Mr. Kramer’s contention was supported by a recent analysis of Securities and Exchange Commission documents by The New York Times, which revealed “that since 1996, there have been at least 51 repeat violations by those firms. Bank of America and Citigroup have each had six repeat violations, while Merrill Lynch and UBS have each had five.”

At the ever-popular Zero Hedge website, Tyler Durden provided us with the observations of a disillusioned, first-year hedge fund analyst.  Durden’s introductory comments in support of that essay, provide us with a comprehensive delineation of the tactics used by Wall Street to crush individual “retail” investors:

Regular readers know that ever since 2009, well before the confidence destroying flash crash of May 2010, Zero Hedge had been advocating that regular retail investors shun the equity market in its entirety as it is anything but “fair and efficient” in which frontrunning for a select few is legal, in which insider trading is permitted for politicians and is masked as “expert networks” for others, in which the government itself leaks information to a hand-picked elite of the wealthiest investors, in which investment banks send out their “huddle” top picks to “whale” accounts before everyone else gets access, in which hedge funds form “clubs” and collude in moving the market, in which millisecond algorithms make instantaneous decisions which regular investors can never hope to beat, in which daily record volatility triggers sell limits virtually assuring daytrading losses, and where the bid/ask spreads for all but the choicest few make the prospect of breaking even, let alone winning, quite daunting.  In short:  a rigged casino.  What is gratifying is to see that this warning is permeating an ever broader cross-section of the retail population with hundreds of billions in equity fund outflows in the past two years. And yet, some pathological gamblers still return day after day, in hope of striking it rich, despite odds which make a slot machine seem like the proverbial pot of gold at the end of the rainbow.  In that regard, we are happy to present another perspective:  this time from a hedge fund insider who while advocating his support for the OWS movement, explains, in no uncertain terms, and in a somewhat more detailed and lucid fashion, both how and why the market is not only broken, but rigged, and why it is nothing but a wealth extraction mechanism in which the richest slowly but surely steal the money from everyone else who still trades any public stock equity.
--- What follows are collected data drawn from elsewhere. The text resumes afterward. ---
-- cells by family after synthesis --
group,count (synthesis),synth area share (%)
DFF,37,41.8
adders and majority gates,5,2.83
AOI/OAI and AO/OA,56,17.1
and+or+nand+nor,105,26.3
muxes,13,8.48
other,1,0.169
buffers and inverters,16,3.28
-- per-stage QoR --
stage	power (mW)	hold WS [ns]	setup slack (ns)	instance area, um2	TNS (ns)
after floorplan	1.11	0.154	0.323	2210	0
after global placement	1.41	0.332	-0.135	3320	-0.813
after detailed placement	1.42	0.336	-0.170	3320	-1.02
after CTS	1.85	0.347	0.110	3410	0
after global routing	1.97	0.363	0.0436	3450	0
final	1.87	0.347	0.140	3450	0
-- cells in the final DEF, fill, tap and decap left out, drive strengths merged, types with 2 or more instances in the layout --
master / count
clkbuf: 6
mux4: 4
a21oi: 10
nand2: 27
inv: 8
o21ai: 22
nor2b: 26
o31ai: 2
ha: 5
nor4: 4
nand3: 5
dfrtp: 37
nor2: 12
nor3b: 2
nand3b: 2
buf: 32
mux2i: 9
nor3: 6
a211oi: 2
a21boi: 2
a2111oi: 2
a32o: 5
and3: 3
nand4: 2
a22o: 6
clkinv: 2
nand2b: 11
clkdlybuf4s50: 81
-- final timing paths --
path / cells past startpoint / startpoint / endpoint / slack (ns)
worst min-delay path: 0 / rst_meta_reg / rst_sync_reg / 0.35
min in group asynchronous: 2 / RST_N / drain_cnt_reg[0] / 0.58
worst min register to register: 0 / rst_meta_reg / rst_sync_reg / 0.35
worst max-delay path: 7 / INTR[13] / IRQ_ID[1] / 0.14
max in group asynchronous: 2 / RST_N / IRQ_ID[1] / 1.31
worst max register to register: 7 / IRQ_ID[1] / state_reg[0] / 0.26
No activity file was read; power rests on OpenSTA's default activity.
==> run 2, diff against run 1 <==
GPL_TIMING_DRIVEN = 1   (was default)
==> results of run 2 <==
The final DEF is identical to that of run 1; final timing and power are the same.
[config.mk]
export PLATFORM = sky130hd
export DESIGN_NAME = instr_fetch
export DESIGN_NICKNAME = d
export VERILOG_FILES = /design/src/rtl/instr_fetch.sv
export SDC_FILE = /design/constraint.sdc
export NUM_CORES = 1
export LEC_CHECK = 0
export ABC_AREA = 1
export ABC_CLOCK_PERIOD_IN_PS = 5350
export CAP_MARGIN = 20
export CORE_MARGIN = 5
export CORE_UTILIZATION = 48
export DETAILED_ROUTE_END_ITERATION = 12
export GPL_TIMING_DRIVEN = 0
export PLACE_DENSITY = 0.9
export SYNTH_ARGS = -nofsm -noshare
export SYNTH_HDL_FRONTEND = slang
export SYNTH_SLANG_ARGS = --single-unit
[constraint.sdc]
create_clock -name clk -period 5.35 [get_ports clk]
set_input_delay 1.07 -clock clk [delete_from_list [all_inputs] [get_ports clk]]
set_output_delay 1.07 -clock clk [all_outputs]
set_load 0.01 [all_outputs]
==> config.mk <==
export PLATFORM = sky130hd
export DESIGN_NAME = sifive_scope_capture_ctrl
export DESIGN_NICKNAME = d
export VERILOG_FILES = /design/src/rtl/sifive_scope_pkg.sv /design/src/rtl/sifive_scope_sample_ram.sv /design/src/rtl/sifive_scope_capture_ctrl.sv
export SDC_FILE = /design/constraint.sdc
export NUM_CORES = 1
export LEC_CHECK = 0
export CAP_MARGIN = 30
export CORE_MARGIN = 4
export CORE_UTILIZATION = 63
export CTS_BUF_LIST = sky130_fd_sc_hd__clkbuf_8 sky130_fd_sc_hd__clkbuf_16
export DETAILED_ROUTE_END_ITERATION = 7
export PLACE_DENSITY = 0.84
export SLEW_MARGIN = 20
export SYNTH_ARGS = -nofsm -noshare
export SYNTH_HDL_FRONTEND = slang
export SYNTH_SLANG_ARGS = --single-unit
==> constraint.sdc <==
create_clock -name clock -period 10.59 [get_ports clock]
set_input_delay 1.059 -clock clock [delete_from_list [all_inputs] [get_ports clock]]
set_output_delay 1.059 -clock clock [all_outputs]
set_load 0.02 [all_outputs]
==> src/rtl/sifive_scope_pkg.sv <==
// Shared types for the scope capture sequencer: FSM state encoding and timestamp width.
// Timestamp storage is enabled by defining SIFIVE_SCOPE_CAPTURE_TIMESTAMP_EN.
package sifive_scope_pkg;

   localparam int TS_W = 16;

   localparam logic [1:0] ST_ENC_IDLE  = 2'd0;
   localparam logic [1:0] ST_ENC_ARMED = 2'd1;
   localparam logic [1:0] ST_ENC_POST  = 2'd2;
   localparam logic [1:0] ST_ENC_DONE  = 2'd3;

   typedef enum logic [1:0] {
      ST_IDLE  = ST_ENC_IDLE,
      ST_ARMED = ST_ENC_ARMED,
      ST_POST  = ST_ENC_POST,
      ST_DONE  = ST_ENC_DONE
   } scope_state_e;

endpackage

==> src/rtl/sifive_scope_sample_ram.sv <==
// Circular sample storage for the scope capture sequencer: one synchronous write port,
// one asynchronous read port. Contents are not reset; the controller tracks validity.
module sifive_scope_sample_ram #(
   parameter int WORD_W = 32,
   parameter int DEPTH  = 16,
   parameter int AW     = $clog2(DEPTH)
) (
   input  logic              clock,
   input  logic              wr_en,
   input  logic [AW-1:0]     wr_addr,
   input  logic [WORD_W-1:0] wr_data,
   input  logic [AW-1:0]     rd_addr,
   output logic [WORD_W-1:0] rd_data
);

   logic [WORD_W-1:0] mem [DEPTH];

   always_ff @(posedge clock) begin
      if (wr_en) mem[wr_addr] <= wr_data;
   end

   assign rd_data = mem[rd_addr];

endmodule

==> src/rtl/sifive_scope_capture_ctrl.sv <==
// Scope trigger/capture sequencer: pre-trigger history, post-trigger collection, oldest-first drain.
// Define SIFIVE_SCOPE_CAPTURE_TIMESTAMP_EN to store a 16-bit cycle stamp with every sample.
module sifive_scope_capture_ctrl
   import sifive_scope_pkg::*;
#(
   parameter int DATA_W = 32,
   parameter int DEPTH  = 16,
   parameter int CNT_W  = 8
) (
   input  logic              clock,
   input  logic              reset,
   input  logic              cfg_arm,
   input  logic              cfg_abort,
   input  logic [DATA_W-1:0] cfg_trig_mask,
   input  logic [DATA_W-1:0] cfg_trig_value,
   input  logic [CNT_W-1:0]  cfg_post_cnt,
   input  logic              tap_valid,
   input  logic              tap_clk_en,
   input  logic [DATA_W-1:0] tap_data,
   output logic              rd_valid,
   input  logic              rd_ready,
   output logic [DATA_W-1:0] rd_data,
`ifdef SIFIVE_SCOPE_CAPTURE_TIMESTAMP_EN
   output logic [TS_W-1:0]   rd_timestamp,
`endif
   output logic [1:0]        state_o,
   output logic              triggered,
   output logic              overflow
);

   localparam int AW = $clog2(DEPTH);
   localparam int CW = AW + 1;
`ifdef SIFIVE_SCOPE_CAPTURE_TIMESTAMP_EN
   localparam int WORD_W = DATA_W + TS_W;
`else
   localparam int WORD_W = DATA_W;
`endif

   scope_state_e      state;
   logic [AW-1:0]     wr_ptr;
   logic [AW-1:0]     rd_ptr;
   logic [CW-1:0]     count;
   logic [CNT_W-1:0]  post_rem;

   logic              sample;
   logic              hit;
   logic              capturing;
   logic              wr_en;
   logic              full;
   logic [WORD_W-1:0] wr_word;
   logic [WORD_W-1:0] rd_word;

   assign sample    = tap_valid & tap_clk_en;
   assign hit       = sample & ((tap_data & cfg_trig_mask) == (cfg_trig_value & cfg_trig_mask));
   assign capturing = (state == ST_ARMED) || (state == ST_POST);
   assign wr_en     = capturing & sample & ~cfg_abort;
   assign full      = (count == CW'(DEPTH));

`ifdef SIFIVE_SCOPE_CAPTURE_TIMESTAMP_EN
   logic [TS_W-1:0] ts_cnt;

   always_ff @(posedge clock or posedge reset) begin
      if (reset) ts_cnt <= '0;
      else       ts_cnt <= ts_cnt + TS_W'(1);
   end

   assign wr_word      = {ts_cnt, tap_data};
   assign rd_timestamp = rd_valid ? rd_word[DATA_W +: TS_W] : '0;
`else
   assign wr_word = tap_data;
`endif

   sifive_scope_sample_ram #(
      .WORD_W (WORD_W),
      .DEPTH  (DEPTH),
      .AW     (AW)
   ) u_ram (
      .clock   (clock),
      .wr_en   (wr_en),
      .wr_addr (wr_ptr),
      .wr_data (wr_word),
      .rd_addr (rd_ptr),
      .rd_data (rd_word)
   );

   // Stored-sample bookkeeping is shared by ARMED and POST; the case only handles transitions.
   always_ff @(posedge clock or posedge reset) begin
      if (reset) begin
         state     <= ST_IDLE;
         wr_ptr    <= '0;
         rd_ptr    <= '0;
         count     <= '0;
         post_rem  <= '0;
         triggered <= 1'b0;
         overflow  <= 1'b0;
      end else if (cfg_abort) begin
         state    <= ST_IDLE;
         wr_ptr   <= '0;
         rd_ptr   <= '0;
         count    <= '0;
         post_rem <= '0;
      end else begin
         if (wr_en) begin
            wr_ptr <= wr_ptr + AW'(1);
            if (full) begin
               rd_ptr   <= rd_ptr + AW'(1);
               overflow <= 1'b1;
            end else begin
               count <= count + CW'(1);
            end
         end

         case (state)
            ST_IDLE: begin
               if (cfg_arm) begin
                  state     <= ST_ARMED;
                  wr_ptr    <= '0;
                  rd_ptr    <= '0;
                  count     <= '0;
                  post_rem  <= '0;
                  triggered <= 1'b0;
                  overflow  <= 1'b0;
               end
            end
            ST_ARMED: begin
               if (hit) begin
                  triggered <= 1'b1;
                  post_rem  <= cfg_post_cnt;
                  state     <= (cfg_post_cnt == '0) ? ST_DONE : ST_POST;
               end
            end
            ST_POST: begin
               if (sample) begin
                  post_rem <= (post_rem == '0) ? '0 : post_rem - CNT_W'(1);
                  if (post_rem <= CNT_W'(1)) state <= ST_DONE;
               end
            end
            ST_DONE: begin
               if (count == '0) begin
                  state <= ST_IDLE;
               end else if (rd_ready) begin
                  rd_ptr <= rd_ptr + AW'(1);
                  count  <= count - CW'(1);
                  if (count == CW'(1)) state <= ST_IDLE;
               end
            end
            default: state <= ST_IDLE;
         endcase
      end
   end

   assign rd_valid = (state == ST_DONE) && (count != '0);
   assign rd_data  = rd_valid ? rd_word[DATA_W-1:0] : '0;
   assign state_o  = state;

endmodule
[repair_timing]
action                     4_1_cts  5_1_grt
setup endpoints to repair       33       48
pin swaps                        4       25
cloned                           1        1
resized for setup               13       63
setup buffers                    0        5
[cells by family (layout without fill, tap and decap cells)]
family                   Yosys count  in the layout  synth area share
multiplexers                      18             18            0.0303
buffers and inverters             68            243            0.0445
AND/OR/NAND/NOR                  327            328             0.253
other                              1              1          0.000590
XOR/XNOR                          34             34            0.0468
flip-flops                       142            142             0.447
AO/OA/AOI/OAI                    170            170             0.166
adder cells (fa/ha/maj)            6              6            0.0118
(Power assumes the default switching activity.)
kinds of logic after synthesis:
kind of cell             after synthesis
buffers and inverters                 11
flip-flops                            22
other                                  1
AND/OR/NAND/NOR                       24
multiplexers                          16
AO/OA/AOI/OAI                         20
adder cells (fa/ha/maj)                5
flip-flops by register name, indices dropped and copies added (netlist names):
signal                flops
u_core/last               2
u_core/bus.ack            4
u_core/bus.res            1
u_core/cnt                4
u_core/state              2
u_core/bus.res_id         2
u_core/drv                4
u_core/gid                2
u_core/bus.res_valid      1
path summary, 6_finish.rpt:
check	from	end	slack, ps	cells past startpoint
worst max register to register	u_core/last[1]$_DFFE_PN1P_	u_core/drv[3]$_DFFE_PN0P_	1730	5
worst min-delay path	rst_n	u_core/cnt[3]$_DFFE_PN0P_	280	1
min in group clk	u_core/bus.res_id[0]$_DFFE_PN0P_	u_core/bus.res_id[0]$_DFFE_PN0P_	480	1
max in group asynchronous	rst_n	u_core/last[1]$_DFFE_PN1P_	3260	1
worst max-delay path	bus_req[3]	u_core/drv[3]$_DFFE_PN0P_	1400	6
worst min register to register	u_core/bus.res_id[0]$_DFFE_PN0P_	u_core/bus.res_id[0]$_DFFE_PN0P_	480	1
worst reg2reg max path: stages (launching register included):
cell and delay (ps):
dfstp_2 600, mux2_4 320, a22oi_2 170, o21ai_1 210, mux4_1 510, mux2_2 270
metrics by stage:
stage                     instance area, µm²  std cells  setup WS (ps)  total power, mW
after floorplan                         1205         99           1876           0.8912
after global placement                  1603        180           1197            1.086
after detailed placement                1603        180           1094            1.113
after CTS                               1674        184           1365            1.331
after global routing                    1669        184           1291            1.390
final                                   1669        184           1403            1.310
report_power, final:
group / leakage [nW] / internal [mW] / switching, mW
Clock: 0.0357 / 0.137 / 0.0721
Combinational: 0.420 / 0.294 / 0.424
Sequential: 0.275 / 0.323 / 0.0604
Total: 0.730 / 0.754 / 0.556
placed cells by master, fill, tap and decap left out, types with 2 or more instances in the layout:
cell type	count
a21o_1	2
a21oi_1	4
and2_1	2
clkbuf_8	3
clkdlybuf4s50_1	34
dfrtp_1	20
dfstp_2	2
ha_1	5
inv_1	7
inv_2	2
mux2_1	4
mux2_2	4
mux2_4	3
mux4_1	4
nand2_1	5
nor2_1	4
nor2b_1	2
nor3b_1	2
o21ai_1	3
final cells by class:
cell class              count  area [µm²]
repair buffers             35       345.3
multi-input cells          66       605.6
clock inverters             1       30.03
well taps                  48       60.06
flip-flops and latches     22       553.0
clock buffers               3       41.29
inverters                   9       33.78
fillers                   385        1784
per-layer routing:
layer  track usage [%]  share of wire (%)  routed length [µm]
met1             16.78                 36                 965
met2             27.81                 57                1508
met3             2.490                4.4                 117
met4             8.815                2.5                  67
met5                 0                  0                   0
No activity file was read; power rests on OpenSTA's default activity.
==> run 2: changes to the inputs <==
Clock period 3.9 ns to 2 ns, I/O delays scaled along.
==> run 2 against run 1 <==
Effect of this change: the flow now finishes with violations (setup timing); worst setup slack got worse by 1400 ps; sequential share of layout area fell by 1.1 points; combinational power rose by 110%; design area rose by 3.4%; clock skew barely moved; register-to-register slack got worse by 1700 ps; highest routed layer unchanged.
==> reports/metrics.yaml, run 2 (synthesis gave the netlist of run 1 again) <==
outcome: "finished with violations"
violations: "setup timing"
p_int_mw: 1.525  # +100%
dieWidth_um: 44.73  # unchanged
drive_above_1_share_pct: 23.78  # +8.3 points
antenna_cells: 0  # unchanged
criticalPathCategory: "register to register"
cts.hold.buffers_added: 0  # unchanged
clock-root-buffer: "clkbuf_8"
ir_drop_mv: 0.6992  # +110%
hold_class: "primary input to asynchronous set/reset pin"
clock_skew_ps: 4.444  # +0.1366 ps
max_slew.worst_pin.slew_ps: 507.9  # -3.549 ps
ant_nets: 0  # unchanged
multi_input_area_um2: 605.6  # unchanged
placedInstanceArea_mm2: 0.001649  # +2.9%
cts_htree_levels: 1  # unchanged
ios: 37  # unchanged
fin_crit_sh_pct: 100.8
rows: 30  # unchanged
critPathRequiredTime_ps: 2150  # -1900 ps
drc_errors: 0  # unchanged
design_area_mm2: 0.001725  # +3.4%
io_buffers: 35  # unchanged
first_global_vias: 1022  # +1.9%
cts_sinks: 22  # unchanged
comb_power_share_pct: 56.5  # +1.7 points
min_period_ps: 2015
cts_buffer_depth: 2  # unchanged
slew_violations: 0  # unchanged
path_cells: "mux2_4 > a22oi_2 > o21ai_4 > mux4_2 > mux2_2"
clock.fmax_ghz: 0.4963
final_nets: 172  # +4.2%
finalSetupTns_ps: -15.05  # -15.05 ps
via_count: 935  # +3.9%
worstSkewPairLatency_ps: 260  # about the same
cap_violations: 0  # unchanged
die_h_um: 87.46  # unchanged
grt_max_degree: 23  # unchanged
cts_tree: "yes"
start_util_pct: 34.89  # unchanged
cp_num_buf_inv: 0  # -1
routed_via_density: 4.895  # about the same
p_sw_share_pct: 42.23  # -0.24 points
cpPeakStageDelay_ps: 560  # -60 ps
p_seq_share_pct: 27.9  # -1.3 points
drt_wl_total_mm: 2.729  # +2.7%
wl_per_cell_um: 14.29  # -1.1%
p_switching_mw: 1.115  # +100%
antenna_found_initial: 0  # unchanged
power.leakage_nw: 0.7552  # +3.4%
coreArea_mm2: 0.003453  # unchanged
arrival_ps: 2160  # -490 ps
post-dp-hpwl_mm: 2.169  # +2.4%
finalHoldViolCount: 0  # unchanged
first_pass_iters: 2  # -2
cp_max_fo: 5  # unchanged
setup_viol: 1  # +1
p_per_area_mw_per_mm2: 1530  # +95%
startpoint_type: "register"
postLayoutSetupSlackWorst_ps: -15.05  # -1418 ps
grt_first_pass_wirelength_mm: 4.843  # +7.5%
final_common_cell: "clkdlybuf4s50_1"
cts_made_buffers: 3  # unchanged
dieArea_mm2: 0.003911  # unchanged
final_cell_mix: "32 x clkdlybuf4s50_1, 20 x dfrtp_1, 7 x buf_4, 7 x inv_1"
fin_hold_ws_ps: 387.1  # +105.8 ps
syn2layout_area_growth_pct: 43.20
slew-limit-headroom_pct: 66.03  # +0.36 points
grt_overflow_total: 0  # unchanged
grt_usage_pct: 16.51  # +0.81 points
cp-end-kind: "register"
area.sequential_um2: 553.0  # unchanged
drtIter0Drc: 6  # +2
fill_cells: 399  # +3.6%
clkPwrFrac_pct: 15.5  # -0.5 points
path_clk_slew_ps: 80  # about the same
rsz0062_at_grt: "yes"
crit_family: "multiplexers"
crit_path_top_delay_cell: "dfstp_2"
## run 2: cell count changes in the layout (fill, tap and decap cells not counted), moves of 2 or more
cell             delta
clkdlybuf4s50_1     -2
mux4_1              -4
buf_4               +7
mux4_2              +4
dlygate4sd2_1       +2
$ cat config.mk
export PLATFORM = sky130hd
export DESIGN_NAME = sw_batch_sequencer
export DESIGN_NICKNAME = d
export VERILOG_FILES = /design/src/rtl/sw_batch_sequencer.sv
export SDC_FILE = /design/constraint.sdc
export NUM_CORES = 1
export LEC_CHECK = 0
export CORE_MARGIN = 1
export CORE_UTILIZATION = 59
export CTS_CLUSTER_SIZE = 40
export DETAILED_ROUTE_END_ITERATION = 10
export GPL_ROUTABILITY_DRIVEN = 0
export PLACE_DENSITY = 0.86
export SKIP_LAST_GASP = 1
export SLEW_MARGIN = 20
export SYNTH_ARGS = -nofsm -noshare
export SYNTH_HDL_FRONTEND = slang
export SYNTH_SLANG_ARGS = --single-unit
$ cat constraint.sdc
create_clock -name clk -period 6.2 [get_ports clk]
set_clock_uncertainty 0.15 [all_clocks]
set_input_delay 1.24 -clock clk [delete_from_list [all_inputs] [get_ports clk]]
set_output_delay 1.24 -clock clk [all_outputs]
set_load 0.01 [all_outputs]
The anonymous hedge fund analyst concluded his discourse with this point:

In other words, if you aren’t in the .1%, you have no access to the derivatives markets, you have no access to the special deals that hedge funds and other wealthy investors get, and you have no access to the resources, information, strategic services, tax exemptions, and capital that the top .1% is getting.

If you have any questions about what some of the concepts above mean, ask and I will try my best to answer.  I’m a first-year analyst on Wall Street, and based on what I see day in and day out, I support the OWS movement 100%.

You are now informed beyond the influence of those presstitutes, who regularly attempt to convince the public that an important goal of the Occupy Movement is to destroy the livelihoods of those who work on Wall Street.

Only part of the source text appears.